What changed
The RBI has amended the prudential norms on capital adequacy for All India Financial Institutions. A new paragraph 29A has been inserted, which states that exposures guaranteed under ECLGS 5.0 will attract a risk weight of zero percent to the extent of 75% of the guaranteed portion. The remaining exposure will attract risk weight as per extant guidelines.
What it means for you
This amendment is expected to provide relief to lenders by reducing their capital requirements for ECLGS 5.0 exposures. It may also encourage lenders to extend more credit under the scheme, thereby supporting MSMEs and other eligible borrowers.
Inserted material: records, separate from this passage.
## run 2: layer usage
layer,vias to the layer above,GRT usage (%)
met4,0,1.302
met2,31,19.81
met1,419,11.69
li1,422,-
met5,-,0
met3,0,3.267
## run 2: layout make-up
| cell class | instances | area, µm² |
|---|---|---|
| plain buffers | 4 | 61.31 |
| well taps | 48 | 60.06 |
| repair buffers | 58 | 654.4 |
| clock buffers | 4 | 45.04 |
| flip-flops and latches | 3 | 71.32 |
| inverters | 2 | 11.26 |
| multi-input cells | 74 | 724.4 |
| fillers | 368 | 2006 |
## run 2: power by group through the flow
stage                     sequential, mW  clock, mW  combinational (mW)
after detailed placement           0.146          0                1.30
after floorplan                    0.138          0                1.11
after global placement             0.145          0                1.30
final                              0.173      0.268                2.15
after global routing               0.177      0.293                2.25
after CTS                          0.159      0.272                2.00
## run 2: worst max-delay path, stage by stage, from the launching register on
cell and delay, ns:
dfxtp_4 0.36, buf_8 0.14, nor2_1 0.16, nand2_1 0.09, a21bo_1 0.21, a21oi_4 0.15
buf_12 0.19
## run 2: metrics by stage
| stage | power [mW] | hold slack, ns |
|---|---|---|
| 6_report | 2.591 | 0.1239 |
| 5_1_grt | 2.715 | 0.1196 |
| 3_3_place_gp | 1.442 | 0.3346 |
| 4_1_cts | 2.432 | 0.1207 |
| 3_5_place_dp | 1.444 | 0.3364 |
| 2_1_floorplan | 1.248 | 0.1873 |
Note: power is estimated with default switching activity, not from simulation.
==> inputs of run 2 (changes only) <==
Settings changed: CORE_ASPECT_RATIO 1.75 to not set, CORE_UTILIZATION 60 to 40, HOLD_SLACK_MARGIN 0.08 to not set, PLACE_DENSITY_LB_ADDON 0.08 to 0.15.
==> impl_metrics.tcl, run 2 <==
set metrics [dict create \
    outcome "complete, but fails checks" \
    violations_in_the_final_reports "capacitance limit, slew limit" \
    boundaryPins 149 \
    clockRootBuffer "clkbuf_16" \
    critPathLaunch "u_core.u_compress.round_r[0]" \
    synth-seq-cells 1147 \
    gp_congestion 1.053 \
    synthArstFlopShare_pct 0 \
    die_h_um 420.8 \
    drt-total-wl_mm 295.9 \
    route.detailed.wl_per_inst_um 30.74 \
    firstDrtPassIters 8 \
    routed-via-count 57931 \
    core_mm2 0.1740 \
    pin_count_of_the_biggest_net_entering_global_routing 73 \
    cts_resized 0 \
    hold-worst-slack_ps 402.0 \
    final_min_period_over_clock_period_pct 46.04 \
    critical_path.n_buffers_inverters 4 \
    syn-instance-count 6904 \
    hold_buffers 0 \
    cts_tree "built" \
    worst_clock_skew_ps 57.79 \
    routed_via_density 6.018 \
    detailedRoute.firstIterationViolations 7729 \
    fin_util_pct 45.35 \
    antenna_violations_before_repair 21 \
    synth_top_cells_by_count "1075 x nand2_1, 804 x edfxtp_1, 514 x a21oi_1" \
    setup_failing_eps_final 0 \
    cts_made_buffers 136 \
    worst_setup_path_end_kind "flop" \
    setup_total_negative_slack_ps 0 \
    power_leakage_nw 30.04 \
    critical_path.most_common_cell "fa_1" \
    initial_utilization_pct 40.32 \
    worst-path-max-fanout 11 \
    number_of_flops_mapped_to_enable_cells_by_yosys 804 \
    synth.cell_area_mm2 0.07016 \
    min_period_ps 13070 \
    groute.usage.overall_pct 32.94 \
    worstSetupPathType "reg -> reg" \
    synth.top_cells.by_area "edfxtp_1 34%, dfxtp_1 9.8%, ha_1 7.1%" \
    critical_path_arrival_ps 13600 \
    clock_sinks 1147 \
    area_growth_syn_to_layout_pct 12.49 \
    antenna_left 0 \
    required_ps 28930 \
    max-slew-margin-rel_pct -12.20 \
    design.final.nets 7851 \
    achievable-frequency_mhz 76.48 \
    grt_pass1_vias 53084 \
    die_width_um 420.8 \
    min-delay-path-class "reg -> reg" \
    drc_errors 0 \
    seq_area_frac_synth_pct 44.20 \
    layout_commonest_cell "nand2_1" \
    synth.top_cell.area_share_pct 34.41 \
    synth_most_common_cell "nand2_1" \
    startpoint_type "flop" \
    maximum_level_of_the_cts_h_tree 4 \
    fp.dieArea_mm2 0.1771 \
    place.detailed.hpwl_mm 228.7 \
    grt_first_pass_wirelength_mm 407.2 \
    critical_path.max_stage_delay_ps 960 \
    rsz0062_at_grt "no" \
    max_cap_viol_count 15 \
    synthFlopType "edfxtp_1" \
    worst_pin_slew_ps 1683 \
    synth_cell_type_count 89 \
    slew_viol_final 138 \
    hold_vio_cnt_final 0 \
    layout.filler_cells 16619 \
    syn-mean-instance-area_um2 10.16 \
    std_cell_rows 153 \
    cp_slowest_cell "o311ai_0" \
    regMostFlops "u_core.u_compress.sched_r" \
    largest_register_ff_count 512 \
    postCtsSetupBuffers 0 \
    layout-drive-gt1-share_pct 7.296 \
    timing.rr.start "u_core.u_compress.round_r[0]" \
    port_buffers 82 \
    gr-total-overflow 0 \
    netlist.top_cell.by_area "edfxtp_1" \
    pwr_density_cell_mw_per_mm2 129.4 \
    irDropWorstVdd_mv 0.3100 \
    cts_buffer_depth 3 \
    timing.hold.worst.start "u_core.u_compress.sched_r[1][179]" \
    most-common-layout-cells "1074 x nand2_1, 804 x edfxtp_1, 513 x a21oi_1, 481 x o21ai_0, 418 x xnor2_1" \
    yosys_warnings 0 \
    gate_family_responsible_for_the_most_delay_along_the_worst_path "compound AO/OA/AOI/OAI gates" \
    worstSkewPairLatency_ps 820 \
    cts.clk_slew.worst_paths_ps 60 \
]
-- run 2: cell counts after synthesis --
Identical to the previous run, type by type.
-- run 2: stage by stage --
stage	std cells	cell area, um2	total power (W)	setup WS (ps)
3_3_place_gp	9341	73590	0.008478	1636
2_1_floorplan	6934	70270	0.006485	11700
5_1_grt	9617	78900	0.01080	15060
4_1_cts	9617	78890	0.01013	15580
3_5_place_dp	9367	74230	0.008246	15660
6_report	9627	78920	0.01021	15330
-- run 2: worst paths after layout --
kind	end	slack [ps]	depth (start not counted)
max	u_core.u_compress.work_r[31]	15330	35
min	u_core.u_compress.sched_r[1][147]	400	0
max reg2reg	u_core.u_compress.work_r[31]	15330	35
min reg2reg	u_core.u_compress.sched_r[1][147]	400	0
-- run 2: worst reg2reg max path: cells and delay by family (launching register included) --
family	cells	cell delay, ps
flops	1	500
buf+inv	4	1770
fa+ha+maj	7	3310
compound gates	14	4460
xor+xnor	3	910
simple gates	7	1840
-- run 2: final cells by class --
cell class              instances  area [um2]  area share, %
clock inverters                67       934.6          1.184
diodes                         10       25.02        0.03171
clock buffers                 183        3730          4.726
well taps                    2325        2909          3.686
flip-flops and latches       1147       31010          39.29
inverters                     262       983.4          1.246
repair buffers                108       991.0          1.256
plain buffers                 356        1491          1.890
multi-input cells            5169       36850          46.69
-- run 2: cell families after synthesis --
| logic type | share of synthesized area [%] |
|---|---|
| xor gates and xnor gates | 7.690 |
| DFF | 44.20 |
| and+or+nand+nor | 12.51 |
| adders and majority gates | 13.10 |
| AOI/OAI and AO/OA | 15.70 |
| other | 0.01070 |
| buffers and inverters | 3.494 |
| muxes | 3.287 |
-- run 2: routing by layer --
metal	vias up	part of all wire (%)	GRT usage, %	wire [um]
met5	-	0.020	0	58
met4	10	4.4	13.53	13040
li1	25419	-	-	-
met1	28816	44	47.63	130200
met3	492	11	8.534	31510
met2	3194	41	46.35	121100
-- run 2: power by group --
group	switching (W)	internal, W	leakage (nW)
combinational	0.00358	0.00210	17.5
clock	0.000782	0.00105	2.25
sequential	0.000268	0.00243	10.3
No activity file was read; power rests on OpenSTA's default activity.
$ cat src/rtl/core/variable_length_message_ring_unit_defines.svh
// Assertion macros for the variable-length message ring unit.
`ifndef VARIABLE_LENGTH_MESSAGE_RING_UNIT_DEFINES_SVH
`define VARIABLE_LENGTH_MESSAGE_RING_UNIT_DEFINES_SVH

// Overlapping implication, checked on every rising clock edge out of reset.
`define VLMR_ASSERT_NOW(lbl, pre, post, msg) \
  lbl: assert property (@(posedge clk_i) disable iff (!rst_ni) (pre) |-> (post)) \
    else $error(msg);

// Implication whose consequent is checked in the cycle after the antecedent.
`define VLMR_ASSERT_NEXT(lbl, pre, post, msg) \
  lbl: assert property (@(posedge clk_i) disable iff (!rst_ni) (pre) |=> (post)) \
    else $error(msg);

`endif

$ cat src/rtl/core/vlmr_pkg.sv
// Types, constants and helpers for the variable-length message ring unit.
`default_nettype none

package vlmr_pkg;

  localparam int RING_BYTES   = 4096;
  localparam int LINE_BYTES   = 64;
  localparam int HEADER_BYTES = 4;

  localparam int OFS_W      = $clog2(RING_BYTES);
  localparam int POS_W      = OFS_W + 1;
  localparam int LINE_W     = $clog2(LINE_BYTES);
  localparam int SLOT_W     = OFS_W - LINE_W;
  localparam int LINE_COUNT = RING_BYTES / LINE_BYTES;
  localparam int SIZE_W     = 12;
  localparam int STATUS_W   = 3;
  localparam int CALC_W     = ((POS_W > SIZE_W + 1) ? POS_W : SIZE_W + 1) + 1;

  localparam logic [SIZE_W-1:0] MAX_MSG_RESET = SIZE_W'(1024);

  localparam logic OP_PUSH = 1'b0;
  localparam logic OP_POP  = 1'b1;

  typedef enum logic [STATUS_W-1:0] {
    STAT_OK       = 3'd0,
    STAT_INVALID  = 3'd1,
    STAT_NO_SPACE = 3'd2,
    STAT_EMPTY    = 3'd3,
    STAT_CORRUPT  = 3'd4
  } status_e;

  // Header plus payload, rounded up to whole lines
  function automatic logic [CALC_W-1:0] line_round(input logic [SIZE_W-1:0] size);
    logic [CALC_W-1:0] n;
    n = CALC_W'(size) + CALC_W'(HEADER_BYTES + LINE_BYTES - 1);
    return n & ~CALC_W'(LINE_BYTES - 1);
  endfunction

  // Start of the next lap of the ring
  function automatic logic [POS_W-1:0] next_start(input logic [POS_W-1:0] pos);
    return {~pos[POS_W-1], {OFS_W{1'b0}}};
  endfunction

endpackage

`default_nettype wire

$ cat src/rtl/core/vlmr_req_if.sv
// Request channel: operation and message size.
`default_nettype none

interface vlmr_req_if
  import vlmr_pkg::*;
();
  logic              valid;
  logic              ready;
  logic              operation;
  logic [SIZE_W-1:0] msg_size;

  modport source (output valid, output operation, output msg_size, input ready);
  modport sink   (input valid, input operation, input msg_size, output ready);
endinterface

`default_nettype wire

$ cat src/rtl/core/vlmr_rsp_if.sv
// Response channel: status, message placement and ring occupancy.
`default_nettype none

interface vlmr_rsp_if
  import vlmr_pkg::*;
();
  logic                valid;
  logic                ready;
  logic [STATUS_W-1:0] status;
  logic [OFS_W-1:0]    payload_offset;
  logic [SIZE_W-1:0]   payload_size;
  logic [POS_W-1:0]    used_bytes;
  logic                is_empty;
  logic                is_full;

  modport source (
    output valid, output status, output payload_offset, output payload_size,
    output used_bytes, output is_empty, output is_full, input ready
  );
  modport sink (
    input valid, input status, input payload_offset, input payload_size,
    input used_bytes, input is_empty, input is_full, output ready
  );
endinterface

`default_nettype wire

$ cat src/rtl/core/variable_length_message_ring_unit.sv
// Variable-length message ring unit: space management for push and pop of messages.
// Each request transfer registers a header read (S_IDLE), then the update commits and
// registers the result (S_EXEC); a new request is taken only once the update has
// committed. A waiting result lets the next request transfer but holds its update.
// Reset: write and read points clear, limit returns to 1024; the header memory is not
// cleared and needs no clearing pass.
`default_nettype none
`include "variable_length_message_ring_unit_defines.svh"

module variable_length_message_ring_unit
  import vlmr_pkg::*;
(
  input  wire logic              clk_i,
  input  wire logic              rst_ni,
  input  wire logic              cfg_we_i,
  input  wire logic [SIZE_W-1:0] cfg_wdata_i,
  vlmr_req_if.sink               req_i,
  vlmr_rsp_if.source             rsp_o
);

  typedef enum logic [1:0] {
    S_IDLE = 2'b01,
    S_EXEC = 2'b10
  } state_e;

  localparam logic [CALC_W-1:0] RING_C = CALC_W'(RING_BYTES);
  localparam logic [CALC_W-1:0] LINE_C = CALC_W'(LINE_BYTES);
  localparam logic [CALC_W-1:0] HDR_C  = CALC_W'(HEADER_BYTES);

  state_e              state_q, state_d;
  logic                op_q;
  logic [SIZE_W-1:0]   size_q;
  logic [SIZE_W-1:0]   max_q;
  logic [POS_W-1:0]    wp_q, wp_d;
  logic [POS_W-1:0]    rp_q, rp_d;
  logic [SIZE_W-1:0]   slot0_q;
  logic [SIZE_W-1:0]   hdr_rd_q;
  logic [SIZE_W-1:0]   hdr_mem_q [LINE_COUNT];

  logic                rsp_valid_q;
  logic [STATUS_W-1:0] status_q;
  logic [OFS_W-1:0]    ofs_q;
  logic [SIZE_W-1:0]   psz_q;
  logic [POS_W-1:0]    used_q;
  logic                empty_q;
  logic                full_q;

  logic                accept;
  logic                commit;

  // update datapath
  status_e             status_d;
  logic [OFS_W-1:0]    ofs_d;
  logic [SIZE_W-1:0]   psz_d;
  logic [POS_W-1:0]    used_d;
  logic                full_d;
  logic [CALC_W-1:0]   need, span, u1, u2, avail1, avail2, room1, msum, thresh;
  logic [POS_W-1:0]    pad_pos, cur, nxt;
  logic [SIZE_W-1:0]   hdr1, hdr;
  logic                pop_go;
  logic                mem_we;
  logic [SLOT_W-1:0]   mem_wa;
  logic [SIZE_W-1:0]   mem_wd;
  logic                s0_we;
  logic [SIZE_W-1:0]   s0_wd;

  assign accept      = req_i.valid & req_i.ready;
  assign req_i.ready = (state_q == S_IDLE);
  assign commit      = (state_q == S_EXEC) & (~rsp_valid_q | rsp_o.ready);

  always_comb begin
    state_d = state_q;
    unique case (state_q)
      S_IDLE: if (accept) state_d = S_EXEC;
      S_EXEC: if (commit) state_d = S_IDLE;
      default: state_d = S_IDLE;
    endcase
  end

  always_comb begin
    wp_d     = wp_q;
    rp_d     = rp_q;
    status_d = STAT_OK;
    ofs_d    = '0;
    psz_d    = '0;
    mem_we   = 1'b0;
    mem_wa   = wp_q[OFS_W-1:LINE_W];
    mem_wd   = '0;
    s0_we    = 1'b0;
    s0_wd    = '0;
    cur      = rp_q;
    nxt      = rp_q;
    hdr      = '0;
    span     = '0;
    pop_go   = 1'b0;

    need    = line_round(size_q);
    u1      = CALC_W'(POS_W'(wp_q - rp_q));
    avail1  = (u1 > RING_C) ? '0 : RING_C - u1;
    room1   = RING_C - CALC_W'(wp_q[OFS_W-1:0]);
    pad_pos = next_start(wp_q);
    u2      = CALC_W'(POS_W'(pad_pos - rp_q));
    avail2  = (u2 > RING_C) ? '0 : RING_C - u2;
    hdr1    = (rp_q[OFS_W-1:LINE_W] == '0) ? slot0_q : hdr_rd_q;

    if (op_q == OP_PUSH) begin
      if ((size_q == '0) || (size_q > max_q)) begin
        status_d = STAT_INVALID;
      end else if (avail1 <= need + LINE_C) begin
        status_d = STAT_NO_SPACE;
      end else if (room1 < need) begin
        // padding header, then retry from the start of the ring
        if (wp_q[OFS_W-1:LINE_W] == '0) begin
          s0_we = 1'b1;
        end else begin
          mem_we = 1'b1;
        end
        wp_d = pad_pos;
        if (avail2 <= need + LINE_C) begin
          status_d = STAT_NO_SPACE;
        end else begin
          s0_we = 1'b1;
          s0_wd = size_q;
          ofs_d = OFS_W'(HEADER_BYTES);
          psz_d = size_q;
          wp_d  = pad_pos + need[POS_W-1:0];
        end
      end else begin
        if (wp_q[OFS_W-1:LINE_W] == '0) begin
          s0_we = 1'b1;
          s0_wd = size_q;
        end else begin
          mem_we = 1'b1;
          mem_wd = size_q;
        end
        ofs_d = wp_q[OFS_W-1:0] + OFS_W'(HEADER_BYTES);
        psz_d = size_q;
        wp_d  = wp_q + need[POS_W-1:0];
      end
    end else begin
      if (rp_q == wp_q) begin
        status_d = STAT_EMPTY;
      end else begin
        pop_go = 1'b1;
        hdr    = hdr1;
        if (hdr1 == '0) begin
          cur = next_start(rp_q);
          if (cur == wp_q) begin
            rp_d     = cur;
            status_d = STAT_EMPTY;
            pop_go   = 1'b0;
          end else begin
            hdr = slot0_q;
          end
        end
        if (pop_go) begin
          if (hdr > max_q) begin
            rp_d     = cur;
            status_d = STAT_CORRUPT;
          end else begin
            ofs_d = cur[OFS_W-1:0] + OFS_W'(HEADER_BYTES);
            psz_d = hdr;
            span  = line_round(hdr);
            nxt   = cur + span[POS_W-1:0];
            if (CALC_W'(nxt[OFS_W-1:0]) + HDR_C > RING_C) begin
              nxt = next_start(nxt);
            end
            rp_d = nxt;
          end
        end
      end
    end

    used_d = wp_d - rp_d;
    msum   = CALC_W'(max_q) + HDR_C;
    thresh = (msum >= RING_C) ? '0 : RING_C - msum;
    full_d = (CALC_W'(used_d) >= thresh);
  end

  always_ff @(posedge clk_i or negedge rst_ni) begin
    if (!rst_ni) begin
      state_q     <= S_IDLE;
      max_q       <= MAX_MSG_RESET;
      wp_q        <= '0;
      rp_q        <= '0;
      rsp_valid_q <= 1'b0;
    end else begin
      state_q <= state_d;
      if (cfg_we_i) begin
        max_q <= cfg_wdata_i;
      end
      if (commit) begin
        wp_q        <= wp_d;
        rp_q        <= rp_d;
        rsp_valid_q <= 1'b1;
      end else if (rsp_o.ready) begin
        rsp_valid_q <= 1'b0;
      end
    end
  end

  always_ff @(posedge clk_i) begin
    if (accept) begin
      op_q   <= req_i.operation;
      size_q <= req_i.msg_size;
    end
    if (commit) begin
      status_q <= status_d;
      ofs_q    <= ofs_d;
      psz_q    <= psz_d;
      used_q   <= used_d;
      empty_q  <= (rp_d == wp_d);
      full_q   <= full_d;
    end
    if (commit && s0_we) begin
      slot0_q <= s0_wd;
    end
  end

  // header memory; line zero lives in slot0_q
  always_ff @(posedge clk_i) begin
    if (commit && mem_we) begin
      hdr_mem_q[mem_wa] <= mem_wd;
    end
    if (accept) begin
      hdr_rd_q <= hdr_mem_q[rp_q[OFS_W-1:LINE_W]];
    end
  end

  assign rsp_o.valid          = rsp_valid_q;
  assign rsp_o.status         = status_q;
  assign rsp_o.payload_offset = ofs_q;
  assign rsp_o.payload_size   = psz_q;
  assign rsp_o.used_bytes     = used_q;
  assign rsp_o.is_empty       = empty_q;
  assign rsp_o.is_full        = full_q;

  `VLMR_ASSERT_NEXT(a_req_starts_update, accept, state_q == S_EXEC, "transfer did not start update")
  `VLMR_ASSERT_NEXT(a_update_gives_rsp, commit, rsp_o.valid, "update gave no response")
  `VLMR_ASSERT_NOW(a_fail_no_payload, rsp_o.valid && (rsp_o.status != STAT_OK),
    (rsp_o.payload_offset == '0) && (rsp_o.payload_size == '0), "failed op with payload")
  `VLMR_ASSERT_NEXT(a_points_hold, !commit, $stable(wp_q) && $stable(rp_q),
    "ring points moved outside update")

endmodule

`default_nettype wire

$ cat src/flat_wrapper.sv
// flat-port wrapper written by rule: the top's interface ports become plain ports
module variable_length_message_ring_unit_flat import vlmr_pkg::*;
  (clk_i, rst_ni, cfg_we_i, cfg_wdata_i, req_i_valid, req_i_operation, req_i_msg_size, req_i_ready, rsp_o_valid, rsp_o_status, rsp_o_payload_offset, rsp_o_payload_size, rsp_o_used_bytes, rsp_o_is_empty, rsp_o_is_full, rsp_o_ready);
  vlmr_req_if req_i_i ();
  vlmr_rsp_if rsp_o_i ();
  input  wire logic clk_i;
  input  wire logic rst_ni;
  input  wire logic cfg_we_i;
  input  wire logic [SIZE_W-1:0] cfg_wdata_i;
  input wire logic [$bits(req_i_i.valid)-1:0] req_i_valid;
  input wire logic [$bits(req_i_i.operation)-1:0] req_i_operation;
  input wire logic [$bits(req_i_i.msg_size)-1:0] req_i_msg_size;
  output wire logic [$bits(req_i_i.ready)-1:0] req_i_ready;
  output wire logic [$bits(rsp_o_i.valid)-1:0] rsp_o_valid;
  output wire logic [$bits(rsp_o_i.status)-1:0] rsp_o_status;
  output wire logic [$bits(rsp_o_i.payload_offset)-1:0] rsp_o_payload_offset;
  output wire logic [$bits(rsp_o_i.payload_size)-1:0] rsp_o_payload_size;
  output wire logic [$bits(rsp_o_i.used_bytes)-1:0] rsp_o_used_bytes;
  output wire logic [$bits(rsp_o_i.is_empty)-1:0] rsp_o_is_empty;
  output wire logic [$bits(rsp_o_i.is_full)-1:0] rsp_o_is_full;
  input wire logic [$bits(rsp_o_i.ready)-1:0] rsp_o_ready;
  assign req_i_i.valid = req_i_valid;
  assign req_i_i.operation = req_i_operation;
  assign req_i_i.msg_size = req_i_msg_size;
  assign req_i_ready = req_i_i.ready;
  assign rsp_o_valid = rsp_o_i.valid;
  assign rsp_o_status = rsp_o_i.status;
  assign rsp_o_payload_offset = rsp_o_i.payload_offset;
  assign rsp_o_payload_size = rsp_o_i.payload_size;
  assign rsp_o_used_bytes = rsp_o_i.used_bytes;
  assign rsp_o_is_empty = rsp_o_i.is_empty;
  assign rsp_o_is_full = rsp_o_i.is_full;
  assign rsp_o_i.ready = rsp_o_ready;
  variable_length_message_ring_unit u_core (.clk_i(clk_i), .rst_ni(rst_ni), .cfg_we_i(cfg_we_i), .cfg_wdata_i(cfg_wdata_i), .req_i(req_i_i), .rsp_o(rsp_o_i));
endmodule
The amendment may have a positive impact on the overall credit growth in the economy.
What you must do
- Review your bank's exposure to ECLGS 5.0
- Assess the impact of the amendment on your bank's capital requirements
- Consider increasing lending under ECLGS 5.0
Who it affects
All India Financial Institutions, Lenders under ECLGS 5.0, MSMEs and other eligible borrowers
What is ECLGS 5.0?
ECLGS 5.0 is the Emergency Credit Line Guarantee Scheme introduced by the Government of India.
What is the risk weight for ECLGS 5.0 exposures?
Exposures guaranteed under ECLGS 5.0 will attract a risk weight of zero percent to the extent of 75% of the guaranteed portion.